### Requirement
All lines from the one containing "buf_2 0.21, nand3_2" to the end of the entries below must be output exactly, and no other lines.

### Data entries
Content starts

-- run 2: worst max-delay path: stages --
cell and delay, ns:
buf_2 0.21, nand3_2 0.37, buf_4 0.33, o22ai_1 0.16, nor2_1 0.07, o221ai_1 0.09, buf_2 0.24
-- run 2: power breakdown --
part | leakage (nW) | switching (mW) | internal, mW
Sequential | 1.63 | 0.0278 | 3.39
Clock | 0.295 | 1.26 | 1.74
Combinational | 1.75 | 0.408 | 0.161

Content ends

### Solved problem
buf_2 0.21, nand3_2 0.37, buf_4 0.33, o22ai_1 0.16, nor2_1 0.07, o221ai_1 0.09, buf_2 0.24
-- run 2: power breakdown --
part | leakage (nW) | switching (mW) | internal, mW
Sequential | 1.63 | 0.0278 | 3.39
Clock | 0.295 | 1.26 | 1.74
Combinational | 1.75 | 0.408 | 0.161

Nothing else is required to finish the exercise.